Polícia investiga depósito de R$ 80 mil para Ricardo Teixeira

Dinheiro foi enviado para a conta pessoal do presidente da CBF pela Ailanto Marketing, empresa suspeita de fraudes

Vannildo Mendes, O Estado de S.Paulo

29 de fevereiro de 2012 | 03h07

BRASÍLIA - Novos depósitos, no valor de R$ 80 mil, feitos pela empresa Ailanto Marketing Ltda na conta pessoal do presidente da Confederação Brasileira de Futebol (CBF), Ricardo Teixeira, estão sob investigação na Polícia Civil e no Ministério Público do Distrito Federal. A empresa, investigada por fraudes no contrato de R$ 9 milhões para realização do amistoso entre Brasil e Portugal, em 2008, em Brasília, pertence ao cartola espanhol Sandro Rosell, presidente do Barcelona e amigo de Teixeira.

Os depósitos, feitos entre fevereiro e outubro de 2009, foram encontrados quando os investigadores analisavam documentos contábeis da Ailanto. A empresa, suspeita de funcionar como fachada para lavar dinheiro desviado em favor de cartolas do futebol, movimentou R$ 22,9 milhões. Desse total, R$ 11,6 milhões vieram de um contrato, ao qual o Estado teve acesso, com a empresa de material esportivo Nike, a título de "serviços de transferência de tecnologia".

Ao rastrear o caminho do dinheiro, a inteligência do MP identificou que pelo menos R$ 131 mil foram parar nas contas de Teixeira (R$ 80 mil) e da empresa W Trading (R$ 51 mil), do Rio, que pertenceria à mulher dele, Ana Carolina. A maior parte dos recursos, todavia, foi transferida para empresas ligadas a Rosell, principalmente a Brasil 100% Marketing. Ainda não se sabe se daí seguiram outras fatias para o presidente da CBF.

Os investigadores aguardam dados pedidos ao Banco Central para identificar todos os destinatários do dinheiro. Os depósitos foram feitos nas contas de Rosell e da família Teixeira em datas compatíveis com os pagamentos da Nike à Ailanto. Rosell foi dirigente da Nike no Brasil na década passada e sempre ligado ao presidente da CBF.
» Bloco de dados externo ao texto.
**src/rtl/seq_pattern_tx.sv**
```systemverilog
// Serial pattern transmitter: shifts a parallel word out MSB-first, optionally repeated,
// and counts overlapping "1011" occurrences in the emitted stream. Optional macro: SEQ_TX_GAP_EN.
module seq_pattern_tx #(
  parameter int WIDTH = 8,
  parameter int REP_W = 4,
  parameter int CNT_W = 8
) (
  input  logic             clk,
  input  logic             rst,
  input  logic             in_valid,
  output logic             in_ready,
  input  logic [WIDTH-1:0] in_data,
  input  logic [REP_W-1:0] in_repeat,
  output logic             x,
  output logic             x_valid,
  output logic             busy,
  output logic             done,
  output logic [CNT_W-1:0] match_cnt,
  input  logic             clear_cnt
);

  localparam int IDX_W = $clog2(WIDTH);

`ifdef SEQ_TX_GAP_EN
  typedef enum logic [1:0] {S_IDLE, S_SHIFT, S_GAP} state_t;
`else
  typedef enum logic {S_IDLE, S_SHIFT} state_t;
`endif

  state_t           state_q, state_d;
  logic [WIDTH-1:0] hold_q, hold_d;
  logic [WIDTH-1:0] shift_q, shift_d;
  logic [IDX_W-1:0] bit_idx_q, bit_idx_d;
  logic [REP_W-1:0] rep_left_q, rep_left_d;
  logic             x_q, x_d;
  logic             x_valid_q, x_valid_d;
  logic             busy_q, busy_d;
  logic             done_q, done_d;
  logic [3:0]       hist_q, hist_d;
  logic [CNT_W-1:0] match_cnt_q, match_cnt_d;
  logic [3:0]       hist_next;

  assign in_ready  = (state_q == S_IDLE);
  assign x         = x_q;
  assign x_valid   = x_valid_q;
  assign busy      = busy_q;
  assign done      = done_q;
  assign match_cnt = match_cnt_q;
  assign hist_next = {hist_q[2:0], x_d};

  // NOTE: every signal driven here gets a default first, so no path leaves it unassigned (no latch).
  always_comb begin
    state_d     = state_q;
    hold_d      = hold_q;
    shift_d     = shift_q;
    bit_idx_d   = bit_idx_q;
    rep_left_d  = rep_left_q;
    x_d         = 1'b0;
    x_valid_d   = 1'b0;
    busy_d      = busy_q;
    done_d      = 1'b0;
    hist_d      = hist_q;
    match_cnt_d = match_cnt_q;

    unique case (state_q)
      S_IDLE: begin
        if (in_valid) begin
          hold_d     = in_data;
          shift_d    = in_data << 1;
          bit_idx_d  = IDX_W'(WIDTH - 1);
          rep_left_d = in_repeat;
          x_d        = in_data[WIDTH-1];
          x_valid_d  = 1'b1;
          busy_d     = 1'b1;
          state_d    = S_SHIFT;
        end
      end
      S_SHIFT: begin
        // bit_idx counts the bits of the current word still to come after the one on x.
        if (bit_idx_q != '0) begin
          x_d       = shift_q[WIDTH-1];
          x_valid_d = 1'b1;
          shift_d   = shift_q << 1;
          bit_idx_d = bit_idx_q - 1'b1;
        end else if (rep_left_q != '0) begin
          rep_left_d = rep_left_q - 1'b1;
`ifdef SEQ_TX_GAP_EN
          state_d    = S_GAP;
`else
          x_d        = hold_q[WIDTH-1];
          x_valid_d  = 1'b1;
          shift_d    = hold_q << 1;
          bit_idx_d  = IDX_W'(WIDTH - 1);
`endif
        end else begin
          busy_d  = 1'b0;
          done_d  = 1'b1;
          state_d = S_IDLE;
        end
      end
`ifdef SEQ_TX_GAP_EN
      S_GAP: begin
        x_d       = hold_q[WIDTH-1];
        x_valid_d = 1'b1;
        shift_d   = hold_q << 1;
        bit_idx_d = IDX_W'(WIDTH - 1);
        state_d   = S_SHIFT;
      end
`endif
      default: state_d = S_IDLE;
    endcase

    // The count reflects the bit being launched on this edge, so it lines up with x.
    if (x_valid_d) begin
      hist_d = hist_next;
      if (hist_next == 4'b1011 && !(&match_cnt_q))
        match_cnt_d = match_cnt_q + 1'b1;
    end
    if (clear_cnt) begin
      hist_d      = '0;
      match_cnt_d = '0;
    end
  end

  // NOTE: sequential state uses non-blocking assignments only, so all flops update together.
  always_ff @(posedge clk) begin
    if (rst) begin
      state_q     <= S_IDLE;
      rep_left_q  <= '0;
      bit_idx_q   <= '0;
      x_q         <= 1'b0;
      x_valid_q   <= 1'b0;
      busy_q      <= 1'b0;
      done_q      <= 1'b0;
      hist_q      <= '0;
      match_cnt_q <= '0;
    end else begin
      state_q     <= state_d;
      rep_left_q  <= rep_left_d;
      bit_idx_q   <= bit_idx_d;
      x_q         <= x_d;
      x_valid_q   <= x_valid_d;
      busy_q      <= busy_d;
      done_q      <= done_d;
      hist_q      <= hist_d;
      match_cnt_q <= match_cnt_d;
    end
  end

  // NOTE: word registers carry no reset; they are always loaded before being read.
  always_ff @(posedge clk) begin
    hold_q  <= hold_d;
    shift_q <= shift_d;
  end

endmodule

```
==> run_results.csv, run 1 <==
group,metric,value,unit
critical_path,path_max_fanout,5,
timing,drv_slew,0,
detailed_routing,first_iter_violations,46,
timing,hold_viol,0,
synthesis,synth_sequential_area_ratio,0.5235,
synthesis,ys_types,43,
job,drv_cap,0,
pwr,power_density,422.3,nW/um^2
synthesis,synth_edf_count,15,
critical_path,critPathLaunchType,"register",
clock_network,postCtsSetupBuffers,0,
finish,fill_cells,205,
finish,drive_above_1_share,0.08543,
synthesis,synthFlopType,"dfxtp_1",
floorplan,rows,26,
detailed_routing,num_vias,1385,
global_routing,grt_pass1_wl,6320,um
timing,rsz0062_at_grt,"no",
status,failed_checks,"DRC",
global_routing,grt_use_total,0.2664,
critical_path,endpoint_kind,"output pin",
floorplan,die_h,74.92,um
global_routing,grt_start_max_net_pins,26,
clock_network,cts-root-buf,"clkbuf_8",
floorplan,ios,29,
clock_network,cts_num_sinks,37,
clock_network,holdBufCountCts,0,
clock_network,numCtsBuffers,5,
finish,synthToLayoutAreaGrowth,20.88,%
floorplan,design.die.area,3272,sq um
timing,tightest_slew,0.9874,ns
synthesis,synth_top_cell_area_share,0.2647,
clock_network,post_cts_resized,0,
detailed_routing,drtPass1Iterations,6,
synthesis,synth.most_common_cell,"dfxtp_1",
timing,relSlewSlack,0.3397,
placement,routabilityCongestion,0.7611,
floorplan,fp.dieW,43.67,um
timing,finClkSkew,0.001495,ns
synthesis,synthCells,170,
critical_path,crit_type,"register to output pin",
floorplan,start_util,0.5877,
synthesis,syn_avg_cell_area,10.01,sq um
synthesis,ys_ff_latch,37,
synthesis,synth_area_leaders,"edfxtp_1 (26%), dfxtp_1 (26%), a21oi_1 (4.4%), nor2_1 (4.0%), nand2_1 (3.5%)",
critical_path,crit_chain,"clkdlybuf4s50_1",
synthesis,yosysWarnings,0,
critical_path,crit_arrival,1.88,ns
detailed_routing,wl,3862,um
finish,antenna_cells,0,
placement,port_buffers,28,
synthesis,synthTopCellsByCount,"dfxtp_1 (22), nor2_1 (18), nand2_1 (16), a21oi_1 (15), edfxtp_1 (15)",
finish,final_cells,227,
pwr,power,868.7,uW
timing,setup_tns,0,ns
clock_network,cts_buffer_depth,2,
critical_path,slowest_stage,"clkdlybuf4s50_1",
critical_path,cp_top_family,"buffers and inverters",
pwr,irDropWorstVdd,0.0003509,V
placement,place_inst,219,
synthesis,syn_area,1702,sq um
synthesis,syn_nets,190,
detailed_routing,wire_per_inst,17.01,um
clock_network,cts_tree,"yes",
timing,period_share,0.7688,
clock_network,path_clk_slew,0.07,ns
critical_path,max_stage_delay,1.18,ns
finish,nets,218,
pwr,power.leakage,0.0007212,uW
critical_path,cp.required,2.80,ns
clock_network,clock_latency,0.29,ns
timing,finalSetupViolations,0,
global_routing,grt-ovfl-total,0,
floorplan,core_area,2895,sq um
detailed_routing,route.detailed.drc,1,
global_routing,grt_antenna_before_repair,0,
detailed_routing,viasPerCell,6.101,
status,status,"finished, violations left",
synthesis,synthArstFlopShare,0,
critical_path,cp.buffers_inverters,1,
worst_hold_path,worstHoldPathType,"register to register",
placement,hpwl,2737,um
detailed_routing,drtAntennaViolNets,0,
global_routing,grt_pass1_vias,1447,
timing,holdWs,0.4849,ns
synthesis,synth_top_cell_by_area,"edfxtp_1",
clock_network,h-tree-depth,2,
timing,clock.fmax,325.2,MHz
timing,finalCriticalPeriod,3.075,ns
===== src/rtl/fifo_rr_ctrl_pkg.sv =====
// Shared types and sizing helpers for the round-robin FIFO write/read controller.
package fifo_rr_ctrl_pkg;

    typedef enum logic {
        IDLE  = 1'b0,
        BURST = 1'b1
    } wr_state_t;

    localparam int FIFO_DEPTH      = 16;
    localparam int FIFO_FULL_LEVEL = 15;

    function automatic int owner_w(input int n_req);
        return (n_req > 1) ? $clog2(n_req) : 1;
    endfunction

    function automatic int bcnt_w(input int max_burst);
        return $clog2(max_burst) + 1;
    endfunction

endpackage


===== src/rtl/fifo_rr_ctrl_rr_pick.sv =====
// Combinational round-robin picker: first set request scanning upward from last_owner+1.
module rr_pick
    import fifo_rr_ctrl_pkg::*;
#(
    parameter int N_REQ   = 4,
    parameter int OWNER_W = owner_w(N_REQ)
) (
    input  logic [N_REQ-1:0]   req,
    input  logic [OWNER_W-1:0] last_owner,
    output logic [OWNER_W-1:0] winner,
    output logic               any_req
);

    logic [OWNER_W-1:0] cand;

    function automatic logic [OWNER_W-1:0] wrap(input logic [OWNER_W:0] v);
        return OWNER_W'(v % (OWNER_W+1)'(N_REQ));
    endfunction

    // Scanning from the farthest candidate down lets the nearest one win without a break.
    always_comb begin
        winner = '0;
        cand   = '0;
        for (int i = N_REQ; i >= 1; i--) begin
            cand = wrap({1'b0, last_owner} + (OWNER_W+1)'(i));
            if (req[cand]) begin
                winner = cand;
            end
        end
    end

    assign any_req = |req;

endmodule


===== src/rtl/fifo_rr_ctrl.sv =====
// Shares one FIFO between N_REQ producers (round-robin, burst-locked writes) and one consumer.
module fifo_rr_ctrl
    import fifo_rr_ctrl_pkg::*;
#(
    parameter int DATA_W    = 8,
    parameter int N_REQ     = 4,
    parameter int MAX_BURST = 4
) (
    input  logic                    clk,
    input  logic                    rst,
    input  logic [N_REQ-1:0]        req_valid,
    input  logic [N_REQ*DATA_W-1:0] req_data,
    output logic [N_REQ-1:0]        req_ready,
    input  logic                    pop_req,
    output logic                    pop_ack,
    output logic                    rd_valid,
    output logic [DATA_W-1:0]       rd_data,
    output logic                    fifo_wr,
    output logic                    fifo_rd,
    output logic [DATA_W-1:0]       fifo_din,
    input  logic [DATA_W-1:0]       fifo_dout,
    input  logic                    fifo_full,
    input  logic                    fifo_empty
);

    localparam int OWNER_W = owner_w(N_REQ);
    localparam int BCNT_W  = bcnt_w(MAX_BURST);
    localparam logic [OWNER_W-1:0] LAST_INIT  = OWNER_W'(N_REQ - 1);
    localparam logic [BCNT_W-1:0]  BURST_LAST = BCNT_W'(MAX_BURST - 1);

    wr_state_t          state;
    logic [OWNER_W-1:0] owner;
    logic [OWNER_W-1:0] last_owner;
    logic [OWNER_W-1:0] pick_idx;
    logic [BCNT_W-1:0]  burst_cnt;
    logic               pick_any;
    logic               owner_valid;
    logic               wr_fire;

    rr_pick #(
        .N_REQ   (N_REQ),
        .OWNER_W (OWNER_W)
    ) u_pick (
        .req        (req_valid),
        .last_owner (last_owner),
        .winner     (pick_idx),
        .any_req    (pick_any)
    );

    assign owner_valid = req_valid[owner];
    assign wr_fire     = (state == BURST) && owner_valid && !fifo_full;
    assign fifo_wr     = wr_fire;

    always_comb begin
        req_ready = '0;
        fifo_din  = '0;
        if (state == BURST) begin
            req_ready[owner] = !fifo_full;
            fifo_din         = req_data[32'(owner)*DATA_W +: DATA_W];
        end
    end

    // A full FIFO stalls the burst in place: owner and beat count are held.
    always_ff @(posedge clk or posedge rst) begin
        if (rst) begin
            state      <= IDLE;
            owner      <= '0;
            last_owner <= LAST_INIT;
            burst_cnt  <= '0;
        end else begin
            case (state)
                IDLE: begin
                    if (pick_any) begin
                        owner     <= pick_idx;
                        burst_cnt <= '0;
                        state     <= BURST;
                    end
                end
                BURST: begin
                    if (!owner_valid) begin
                        state      <= IDLE;
                        last_owner <= owner;
                    end else if (wr_fire) begin
                        burst_cnt <= burst_cnt + BCNT_W'(1);
                        if (burst_cnt == BURST_LAST) begin
                            state      <= IDLE;
                            last_owner <= owner;
                        end
                    end
                end
                default: state <= IDLE;
            endcase
        end
    end

    // Reads are gated by rst too so every output is quiet while reset is held.
    assign fifo_rd = pop_req && !fifo_empty && !rst;
    assign pop_ack = fifo_rd;
    assign rd_data = rd_valid ? fifo_dout : '0;

    always_ff @(posedge clk or posedge rst) begin
        if (rst) begin
            rd_valid <= 1'b0;
        end else begin
            rd_valid <= fifo_rd;
        end
    end

endmodule


===== config.mk =====
export PLATFORM = sky130hd
export DESIGN_NAME = fifo_rr_ctrl
export DESIGN_NICKNAME = d
export VERILOG_FILES = /design/src/rtl/fifo_rr_ctrl_pkg.sv /design/src/rtl/fifo_rr_ctrl_rr_pick.sv /design/src/rtl/fifo_rr_ctrl.sv
export SDC_FILE = /design/constraint.sdc
export NUM_CORES = 1
export LEC_CHECK = 0
export CORE_MARGIN = 1.5
export CORE_UTILIZATION = 32
export CTS_CLUSTER_SIZE = 8
export DETAILED_ROUTE_END_ITERATION = 8
export PLACE_DENSITY = 0.79
export RECOVER_POWER = 25
export SYNTH_ARGS = -nofsm -noshare
export SYNTH_HDL_FRONTEND = slang
export SYNTH_SLANG_ARGS = --single-unit

===== constraint.sdc =====
create_clock -name clk -period 1.7 [get_ports clk]
set_input_delay 0.255 -clock clk [delete_from_list [all_inputs] [get_ports clk]]
set_output_delay 0.255 -clock clk [all_outputs]
set_load 0.02 [all_outputs]

# Word-level counts from Yosys, hierarchy flattened
# Index checks and enable logic that the tools add are counted.
[totals] register_bits=9 inputBits=49
[classes] n_eq_ne=6 bitwise=2 order_cmp=6 n_mux=31 addsub=5 n_reduce_logical=12 shifts=1
[op_table] operator="$shiftx 32x6->8" n=1
[op_table] operator="$mux 8" n=2
[op_table] operator="$lt 2x3->1 const B" n=5
[op_table] operator="$mux 2" n=7
[op_table] operator="$bmux 1 s2" n=5
[op_table] operator="$mux 1" n=10
[op_table] operator="$mux 3" n=3
[op_table] operator="$ne 2x2->1 const B" n=3
[op_table] operator="$pmux 3 s2" n=1
[op_table] operator="$reduce_and 3->1" n=2
[op_table] operator="$logic_and 1x1->1" n=5
[op_table] operator="$add 2x1->2 const B" n=2
[op_table] operator="$add 2x2->2 const B" n=2
[op_table] operator="$and 4x4->4" n=1
[op_table] operator="$mux 4" n=1
[op_table] operator="$ne 2x1->1 const B" n=2
[op_table] operator="$reduce_or 4->1" n=1
[op_table] operator="$add 3x1->3 const B" n=1
[op_table] operator="$eq 3x2->1 const B" n=1
[op_table] operator="$logic_not 1->1" n=3
[op_table] operator="$demux 1 s2" n=1
[op_table] operator="$ge 2x1->1 const B" n=1
[op_table] operator="$pmux 1 s2" n=1
[op_table] operator="$reduce_and 2->1" n=1
[op_table] operator="$not 1->1" n=1

# Longest topological paths before layout
[logic_depth] ltp_word=7 depth_mapped=6

# By module
# From an unflattened synthesis, not the netlist that was laid out.
[unflattened] cells_unflattened=90 hier_area_um2=933.4
[by_module_without_submodules] mod="fifo_rr_ctrl" cells_per_inst=76 seq_area_each_um2=227.7 area_per_inst_um2=842.1 n_inst=1
[by_module_without_submodules] mod="rr_pick" cells_per_inst=14 seq_area_each_um2=0.0 area_per_inst_um2=91.3 n_inst=1

# Least setup slack after synthesis
# OpenSTA, ideal clock, no wires.
[synth_path] kind="register -> output" start="reg owner[1]" end="out req_ready[2]" required_time_ns=1.445 arrival_time_ns=1.363 setup_slack_ns=0.082 stages_incl_launch_ff=5 n_path_buf=2 cell_sequence="dfrtp_1 -> clkbuf_1 -> buf_2 -> inv_1 -> nor3_1"
[synth_between] elab_chain_cells=6 word_cells_on_any_way=7
[synth_rtl] element="start: declaration" line_no="fifo_rr_ctrl.sv:32" rtl="logic [OWNER_W-1:0] owner;"
[synth_rtl] element="start signal: assignment" line_no="fifo_rr_ctrl.sv:74" rtl="owner <= pick_idx;"
[synth_rtl] element="$lt 2x3->1 (not written as such) / $ge 2x1->1 (equally long branches)" line_no="fifo_rr_ctrl.sv:58" rtl="req_ready[owner] = !fifo_full;"
[synth_rtl] element="$logic_and 1x1->1 (not written as such)" line_no="fifo_rr_ctrl.sv:58"
[synth_rtl] element="$mux 1 (not written as such)" line_no="fifo_rr_ctrl.sv:58"
[synth_rtl] element="$demux 1 s2 (*)" line_no="fifo_rr_ctrl.sv:58"
[synth_rtl] element="$and 4x4->4 (no line) (*)"
[synth_rtl] element="$mux 4 (*)" line_no="fifo_rr_ctrl.sv:57" rtl="if (state == BURST) begin"
[synth_rtl] element="end: declaration" line_no="fifo_rr_ctrl.sv:13" rtl="output logic [N_REQ-1:0] req_ready,"
# Mark *: on every way between the ends. The rest lies on a longest branch, timed or not.

# Worst setup path in the final report
[layout_path] start="reg owner[0]" end="out fifo_din[1]"
[layout_between] elab_chain_cells=2
[layout_rtl] element="$shiftx 32x6->8" line_no="fifo_rr_ctrl.sv:59" rtl="fifo_din = req_data[32'(owner)*DATA_W +: DATA_W];"
[layout_rtl] element="$mux 8" line_no="fifo_rr_ctrl.sv:57"
[layout_rtl] element="end: declaration" line_no="fifo_rr_ctrl.sv:20" rtl="output logic [DATA_W-1:0] fifo_din,"
# No other way between the ends.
A Ailanto foi criada em maio de 2008, com capital de R$ 800 em nome de Rosell e da sócia brasileira Vanessa Almeida Precht, secretária do cartola espanhol, que integralizou apenas R$ 1 de capital. Em novembro de 2008, a empresa ganhou o contrato de R$ 9 milhões do então governador do DF, José Roberto Arruda, para promover o amistoso vencido pelo Brasil por 6 X 2, na cidade satélite do Gama.

Até agora, a polícia e o MP só haviam encontrados dois cheques pagos ao dirigente da CBF, no valor de R$ 10 mil cada, anexados aos autos da ação de improbidade administrativa que corre na quinta vara da Fazenda Pública de Brasília, por conta de desvio de recursos públicos na promoção do amistoso. O contrato foi firmado às pressas, sem licitação, uma semana antes do jogo.

Pela assessoria, Teixeira negou envolvimento em irregularidades no amistoso. Ele disse que o jogo era da cota da Ambev e lembrou que sequer figura como réu do processo. E garantiu que suas relações com a Ailanto são legais.